*** PROVIDED ENTRIES ***

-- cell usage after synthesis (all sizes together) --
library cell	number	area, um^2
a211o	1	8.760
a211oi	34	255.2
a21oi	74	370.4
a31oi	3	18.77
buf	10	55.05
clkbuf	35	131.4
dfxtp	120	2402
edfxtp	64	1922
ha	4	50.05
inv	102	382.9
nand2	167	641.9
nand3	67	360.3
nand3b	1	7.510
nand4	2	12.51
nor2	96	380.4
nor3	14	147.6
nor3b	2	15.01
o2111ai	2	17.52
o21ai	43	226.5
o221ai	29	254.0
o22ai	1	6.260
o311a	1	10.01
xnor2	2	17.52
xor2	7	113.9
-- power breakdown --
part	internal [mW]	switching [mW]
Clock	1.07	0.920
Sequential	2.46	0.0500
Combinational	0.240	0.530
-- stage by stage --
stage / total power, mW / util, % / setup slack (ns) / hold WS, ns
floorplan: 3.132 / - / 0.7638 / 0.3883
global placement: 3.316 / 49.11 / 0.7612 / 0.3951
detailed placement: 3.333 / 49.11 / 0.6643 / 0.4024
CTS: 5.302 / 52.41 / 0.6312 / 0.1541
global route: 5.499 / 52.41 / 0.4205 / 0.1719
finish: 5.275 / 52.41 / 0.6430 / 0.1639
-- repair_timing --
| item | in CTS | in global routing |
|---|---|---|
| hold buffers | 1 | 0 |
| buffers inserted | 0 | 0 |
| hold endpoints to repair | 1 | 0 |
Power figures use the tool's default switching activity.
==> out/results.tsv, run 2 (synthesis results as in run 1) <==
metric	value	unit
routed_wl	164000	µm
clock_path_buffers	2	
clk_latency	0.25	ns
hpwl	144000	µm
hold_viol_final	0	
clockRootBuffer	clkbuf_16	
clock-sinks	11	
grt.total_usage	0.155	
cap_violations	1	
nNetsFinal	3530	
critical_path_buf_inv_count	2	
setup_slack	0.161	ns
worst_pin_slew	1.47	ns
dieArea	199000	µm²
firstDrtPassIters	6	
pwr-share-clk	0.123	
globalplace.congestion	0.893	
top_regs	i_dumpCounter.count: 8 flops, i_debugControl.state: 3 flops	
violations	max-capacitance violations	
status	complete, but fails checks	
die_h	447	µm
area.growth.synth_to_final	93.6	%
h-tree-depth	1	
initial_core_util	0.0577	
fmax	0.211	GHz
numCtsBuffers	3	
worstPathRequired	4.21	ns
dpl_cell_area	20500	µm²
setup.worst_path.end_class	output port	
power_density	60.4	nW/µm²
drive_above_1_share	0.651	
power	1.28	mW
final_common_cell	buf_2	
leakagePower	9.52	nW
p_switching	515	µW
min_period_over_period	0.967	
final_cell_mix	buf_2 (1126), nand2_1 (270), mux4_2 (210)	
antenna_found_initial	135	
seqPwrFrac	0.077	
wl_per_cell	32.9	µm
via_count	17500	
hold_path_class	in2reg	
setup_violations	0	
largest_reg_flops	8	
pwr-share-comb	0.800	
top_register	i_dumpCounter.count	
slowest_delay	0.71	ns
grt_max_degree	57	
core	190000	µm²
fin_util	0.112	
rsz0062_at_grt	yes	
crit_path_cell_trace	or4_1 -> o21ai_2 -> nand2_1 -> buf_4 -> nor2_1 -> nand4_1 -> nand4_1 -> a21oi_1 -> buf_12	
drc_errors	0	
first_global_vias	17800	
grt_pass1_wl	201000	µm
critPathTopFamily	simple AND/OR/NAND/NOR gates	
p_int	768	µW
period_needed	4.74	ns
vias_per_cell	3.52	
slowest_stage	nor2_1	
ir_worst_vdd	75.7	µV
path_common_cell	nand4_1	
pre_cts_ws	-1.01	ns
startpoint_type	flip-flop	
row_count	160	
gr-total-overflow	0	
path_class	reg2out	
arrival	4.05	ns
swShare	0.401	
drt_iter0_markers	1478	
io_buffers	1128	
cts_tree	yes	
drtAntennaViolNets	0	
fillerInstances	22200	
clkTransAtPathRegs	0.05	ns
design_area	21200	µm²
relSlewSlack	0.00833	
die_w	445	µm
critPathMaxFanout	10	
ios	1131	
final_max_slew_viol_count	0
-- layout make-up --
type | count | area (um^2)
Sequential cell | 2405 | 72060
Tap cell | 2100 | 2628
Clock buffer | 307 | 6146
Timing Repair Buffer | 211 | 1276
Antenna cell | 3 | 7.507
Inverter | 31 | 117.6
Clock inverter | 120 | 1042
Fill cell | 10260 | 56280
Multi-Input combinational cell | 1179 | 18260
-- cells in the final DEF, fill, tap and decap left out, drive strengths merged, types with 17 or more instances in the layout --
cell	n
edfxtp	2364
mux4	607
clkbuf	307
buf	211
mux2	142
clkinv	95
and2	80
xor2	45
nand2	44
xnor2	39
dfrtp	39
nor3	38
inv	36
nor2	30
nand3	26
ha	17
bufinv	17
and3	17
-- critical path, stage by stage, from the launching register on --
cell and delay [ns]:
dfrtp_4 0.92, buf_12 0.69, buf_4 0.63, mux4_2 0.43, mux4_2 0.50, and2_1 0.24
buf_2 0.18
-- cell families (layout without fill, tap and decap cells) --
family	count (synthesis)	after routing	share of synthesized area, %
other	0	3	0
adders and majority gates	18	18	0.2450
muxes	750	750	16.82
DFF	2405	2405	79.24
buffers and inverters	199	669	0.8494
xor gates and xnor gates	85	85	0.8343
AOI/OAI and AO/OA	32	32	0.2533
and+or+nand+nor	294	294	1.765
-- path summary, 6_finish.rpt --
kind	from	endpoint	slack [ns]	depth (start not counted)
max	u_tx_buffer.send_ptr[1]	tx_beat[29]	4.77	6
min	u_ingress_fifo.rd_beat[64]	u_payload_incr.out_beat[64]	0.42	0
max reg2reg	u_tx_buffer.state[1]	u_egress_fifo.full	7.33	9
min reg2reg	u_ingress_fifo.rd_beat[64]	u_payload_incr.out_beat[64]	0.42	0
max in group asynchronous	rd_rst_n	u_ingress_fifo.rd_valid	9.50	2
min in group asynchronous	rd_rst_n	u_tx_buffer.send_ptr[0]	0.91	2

*** End of PROVIDED ENTRIES ***

*REQUIRED WORK*: Here the job is to output the lines from the start of the material through the line with "floorplan: 3.132 / - / 0.7638 / 0.3883", inclusive, exactly and with nothing else.

*ANSWER AREA*:
-- cell usage after synthesis (all sizes together) --
library cell	number	area, um^2
a211o	1	8.760
a211oi	34	255.2
a21oi	74	370.4
a31oi	3	18.77
buf	10	55.05
clkbuf	35	131.4
dfxtp	120	2402
edfxtp	64	1922
ha	4	50.05
inv	102	382.9
nand2	167	641.9
nand3	67	360.3
nand3b	1	7.510
nand4	2	12.51
nor2	96	380.4
nor3	14	147.6
nor3b	2	15.01
o2111ai	2	17.52
o21ai	43	226.5
o221ai	29	254.0
o22ai	1	6.260
o311a	1	10.01
xnor2	2	17.52
xor2	7	113.9
-- power breakdown --
part	internal [mW]	switching [mW]
Clock	1.07	0.920
Sequential	2.46	0.0500
Combinational	0.240	0.530
-- stage by stage --
stage / total power, mW / util, % / setup slack (ns) / hold WS, ns
floorplan: 3.132 / - / 0.7638 / 0.3883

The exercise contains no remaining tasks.